Auparavant, cette salle comprenait deux grandes fenêtres, avec une cheminée au milieu, et un miroir, ce qui la rendait très lumineuse. Mais la salle ne possédait pas assez de murs pour installer les tableaux, et le mur, visible sur la photo de droite, où nous pouvons voir trois portes, dont deux fausses, ne pouvait pas être touché. C’est pour cela que j’ai conçu ce système de double couche, comme si nous étions dans une tente et que nous avions vue sur le désert à travers les fenêtres ouvertes de la tente. Ainsi les fenêtres d’intérieur et d’extérieur se croisent.
L’espace sous la mer. Il présente des choses réalistes et non réalistes que le public peut expérimenter ici dans un espace composé comme la mer. Les plumes existent sous une forme différente de celle des autres salles : elles apparaissent en effet uniquement dans les œuvres présentées dans la salle, sous forme de dessins ou de peintures. Cela signifie aussi qu’il n’existe pas de limite pour les plumes. Avant sa rénovation, cette salle était très lumineuse, mais aujourd’hui elle est totalement fermée et sombre.

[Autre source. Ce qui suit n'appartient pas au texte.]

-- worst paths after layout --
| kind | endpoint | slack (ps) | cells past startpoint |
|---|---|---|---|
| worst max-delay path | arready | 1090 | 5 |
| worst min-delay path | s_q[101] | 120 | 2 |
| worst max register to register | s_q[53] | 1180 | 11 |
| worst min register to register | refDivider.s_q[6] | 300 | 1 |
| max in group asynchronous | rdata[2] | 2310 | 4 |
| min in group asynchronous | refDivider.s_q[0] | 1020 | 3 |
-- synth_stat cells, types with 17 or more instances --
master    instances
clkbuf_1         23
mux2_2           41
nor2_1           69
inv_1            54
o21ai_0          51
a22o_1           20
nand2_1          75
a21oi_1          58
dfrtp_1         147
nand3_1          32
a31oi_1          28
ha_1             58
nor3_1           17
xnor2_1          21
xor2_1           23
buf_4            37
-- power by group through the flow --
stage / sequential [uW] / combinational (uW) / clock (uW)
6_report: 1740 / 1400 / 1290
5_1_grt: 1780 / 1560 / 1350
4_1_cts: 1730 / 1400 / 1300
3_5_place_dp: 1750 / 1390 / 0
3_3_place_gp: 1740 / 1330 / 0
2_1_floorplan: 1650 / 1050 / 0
<file path="config.mk">
export PLATFORM = sky130hd
export DESIGN_NAME = lvdsf_framer
export DESIGN_NICKNAME = d
export VERILOG_FILES = /design/src/lvdsf_pkg.sv /design/src/lvdsf_framer.sv
export VERILOG_INCLUDE_DIRS = /design/src
export SDC_FILE = /design/constraint.sdc
export NUM_CORES = 1
export LEC_CHECK = 0
export BUFFER_PORTS_ARGS = -buffer_cell sky130_fd_sc_hd__buf_2
export CORE_MARGIN = 8
export CORE_UTILIZATION = 59
export CTS_BUF_LIST = sky130_fd_sc_hd__clkbuf_4
export DETAILED_ROUTE_END_ITERATION = 8
export PLACE_DENSITY = 0.88
export SYNTH_ARGS = -nofsm -noshare
export SYNTH_HDL_FRONTEND = slang
export SYNTH_SLANG_ARGS = --single-unit
</file>
<file path="constraint.sdc">
create_clock -name clk -period 3.4 [get_ports clk]
set_input_delay 0.68 -clock clk [delete_from_list [all_inputs] [get_ports clk]]
set_output_delay 0.68 -clock clk [all_outputs]
set_load 0.02 [all_outputs]
</file>
<file path="src/lvdsf_regs.svh">
`ifndef LVDSF_REGS_SVH
`define LVDSF_REGS_SVH

// Reserved words embedded in the pixel stream
`define LVDSF_WORD_FS 10'h000
`define LVDSF_WORD_LS 10'h001
`define LVDSF_WORD_LE 10'h002
`define LVDSF_WORD_FE 10'h003
// Lowest real pixel value allowed on the wire
`define LVDSF_PIX_MIN 10'h004

// Packet framing bits
`define LVDSF_START_BIT 1'b1
`define LVDSF_STOP_BIT 1'b0
`define LVDSF_PKT_W 18
`define LVDSF_MONO_LEN 12
`define LVDSF_STEREO_LEN 18
// Payload field positions inside the packet
`define LVDSF_MST_MSB 8
`define LVDSF_MST_LSB 1
`define LVDSF_SLV_MSB 16
`define LVDSF_SLV_LSB 9
`define LVDSF_W10_MSB 10
`define LVDSF_LV_BIT 9
`define LVDSF_FV_BIT 10

// Repeat counts for column binning
`define LVDSF_REP_LAST_X1 2'h0
`define LVDSF_REP_LAST_X2 2'h1
`define LVDSF_REP_LAST_X4 2'h3
`define LVDSF_REP_ZERO 2'h0
`define LVDSF_REP_ONE 2'h1

`endif

</file>
<file path="src/lvdsf_pkg.sv">
package lvdsf_pkg;
  // Column binning setting, two-bit field
  typedef enum logic [1:0] {
    LVDSF_BIN_X1 = 2'h0,
    LVDSF_BIN_X2 = 2'h1,
    LVDSF_BIN_X4 = 2'h2
  } lvdsf_bin_type;
endpackage

</file>
<file path="src/lvdsf_framer.sv">
`timescale 1ns/1ps
`include "lvdsf_regs.svh"

module lvdsf_framer
  import lvdsf_pkg::*;
(
  input wire logic clk,
  input wire logic rst_n,
  input wire logic ce,
  input wire logic master_clock_in,
  input wire logic [9:0] pixel_in,
  input wire logic [9:0] slave_pixel_in,
  input wire logic row_valid,
  input wire logic image_valid,
  input wire logic stereo_mode,
  input wire logic use_10bit,
  input wire logic [1:0] column_binning,
  input wire logic serial_power_down,
  input wire logic serial_data_power_down,
  input wire logic shift_clock_power_down,
  input wire logic stereo_error_in,
  output logic [`LVDSF_PKT_W-1:0] serial_data_pins,
  output logic serial_data_oe,
  output logic serial_shift_clock_pins,
  output logic serial_shift_clock_oe,
  output logic pixel_clock_out,
  output logic stereo_fault_out
);

  logic mc_s1_q;
  logic mc_s2_q;
  logic mc_s3_q;
  logic pix_tick;
  logic fv1_q;
  logic lv1_q;
  logic fv2_q;
  logic lv2_q;
  logic [9:0] pix1_q;
  logic [9:0] spix1_q;
  logic [1:0] rep_q;
  logic [1:0] rep_last;
  logic [9:0] word_d;
  logic [9:0] word_q;
  logic [9:0] sword_d;
  logic [`LVDSF_PKT_W-1:0] pkt_d;

  // Master clock sampled through two flops, third flop finds the edge
  always_ff @(posedge clk) begin
    if (!rst_n) begin
      mc_s1_q <= 1'b0;
      mc_s2_q <= 1'b0;
      mc_s3_q <= 1'b0;
    end else if (ce) begin
      mc_s1_q <= master_clock_in;
      mc_s2_q <= mc_s1_q;
      mc_s3_q <= mc_s2_q;
    end
  end

  assign pix_tick = mc_s2_q & ~mc_s3_q;

  // Inverted, delayed pixel clock; it falls as the new word appears
  always_ff @(posedge clk) begin
    if (!rst_n) begin
      pixel_clock_out <= 1'b1;
    end else if (ce) begin
      pixel_clock_out <= ~mc_s2_q;
    end
  end

  // Repeat count per binning setting
  always_comb begin
    unique case (column_binning)
      LVDSF_BIN_X2: rep_last = `LVDSF_REP_LAST_X2;
      LVDSF_BIN_X4: rep_last = `LVDSF_REP_LAST_X4;
      default: rep_last = `LVDSF_REP_LAST_X1;
    endcase
  end

  // Repeat counter restarts at every row
  always_ff @(posedge clk) begin
    if (!rst_n) begin
      rep_q <= `LVDSF_REP_ZERO;
    end else if (ce && pix_tick) begin
      if (!row_valid || rep_q == rep_last) begin
        rep_q <= `LVDSF_REP_ZERO;
      end else begin
        rep_q <= rep_q + `LVDSF_REP_ONE;
      end
    end
  end

  // One-slot delay so a flag can precede a rising valid
  always_ff @(posedge clk) begin
    if (!rst_n) begin
      fv1_q <= 1'b0;
      lv1_q <= 1'b0;
      fv2_q <= 1'b0;
      lv2_q <= 1'b0;
      pix1_q <= 10'h000;
      spix1_q <= 10'h000;
    end else if (ce && pix_tick) begin
      fv1_q <= image_valid;
      lv1_q <= row_valid;
      fv2_q <= fv1_q;
      lv2_q <= lv1_q;
      // Held pixel is repeated while binning
      if (rep_q == `LVDSF_REP_ZERO) begin
        pix1_q <= pixel_in;
        spix1_q <= slave_pixel_in;
      end
    end
  end

  // Flag insertion and reserved value substitution
  always_comb begin
    if (!fv1_q && image_valid) begin
      word_d = `LVDSF_WORD_FS;
    end else if (!fv1_q && fv2_q) begin
      word_d = `LVDSF_WORD_FE;
    end else if (!lv1_q && row_valid) begin
      word_d = `LVDSF_WORD_LS;
    end else if (!lv1_q && lv2_q) begin
      word_d = `LVDSF_WORD_LE;
    end else if (pix1_q < `LVDSF_PIX_MIN) begin
      word_d = `LVDSF_PIX_MIN;
    end else begin
      word_d = pix1_q;
    end
    // Slave byte carries the same flags as the master
    if (word_d < `LVDSF_PIX_MIN) begin
      sword_d = word_d;
    end else if (spix1_q < `LVDSF_PIX_MIN) begin
      sword_d = `LVDSF_PIX_MIN;
    end else begin
      sword_d = spix1_q;
    end
  end

  // Packet layout, bit 0 leaves first
  always_comb begin
    pkt_d = '0;
    pkt_d[0] = `LVDSF_START_BIT;
    if (stereo_mode) begin
      pkt_d[`LVDSF_MST_MSB:`LVDSF_MST_LSB] = word_d[9:2];
      pkt_d[`LVDSF_SLV_MSB:`LVDSF_SLV_LSB] = sword_d[9:2];
      pkt_d[`LVDSF_STEREO_LEN-1] = `LVDSF_STOP_BIT;
    end else if (use_10bit) begin
      pkt_d[`LVDSF_W10_MSB:`LVDSF_MST_LSB] = word_d;
      pkt_d[`LVDSF_MONO_LEN-1] = `LVDSF_STOP_BIT;
    end else begin
      pkt_d[`LVDSF_MST_MSB:`LVDSF_MST_LSB] = word_d[9:2];
      pkt_d[`LVDSF_LV_BIT] = lv1_q;
      pkt_d[`LVDSF_FV_BIT] = fv1_q;
      pkt_d[`LVDSF_MONO_LEN-1] = `LVDSF_STOP_BIT;
    end
  end

  // Packet register, updated once per pixel slot
  always_ff @(posedge clk) begin
    if (!rst_n) begin
      serial_data_pins <= '0;
      word_q <= 10'h000;
    end else if (ce && pix_tick) begin
      serial_data_pins <= pkt_d;
      word_q <= word_d;
    end
  end

  // Output enables and stereo fault pin
  always_ff @(posedge clk) begin
    if (!rst_n) begin
      serial_data_oe <= 1'b0;
      serial_shift_clock_oe <= 1'b0;
      serial_shift_clock_pins <= 1'b0;
      stereo_fault_out <= 1'b0;
    end else if (ce) begin
      serial_data_oe <= ~serial_power_down;
      serial_shift_clock_oe <= ~serial_power_down &
                               ~shift_clock_power_down;
      serial_shift_clock_pins <= ~mc_s2_q;
      stereo_fault_out <= stereo_mode & stereo_error_in;
    end
  end
endmodule

</file>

Une autre de ses caractéristiques est son plafond à caissons en forme d’octogones. Quand je suis entrée cette salle, je me suis sentie comme dans la mer.
La forêt que je propose dans cette espace n’est pas une forêt qui existe réellement : elle n’existe que dans le souvenir. A la manière du souvenir, qui nous paraît souvent comme une image sans couleur, odeur, ni caractère, les œuvres proposées dans cette salle n’ont pas de couleurs marquantes. Leur envergure chromatique se limite au noir et au blanc. Les plumes qui apparaissent dans les œuvres, ainsi que dans les motifs de la lumière tombant du plafond, grâce à l’installation d’un motif plumeux, symbolisent l’accumulation du temps, et l’infini.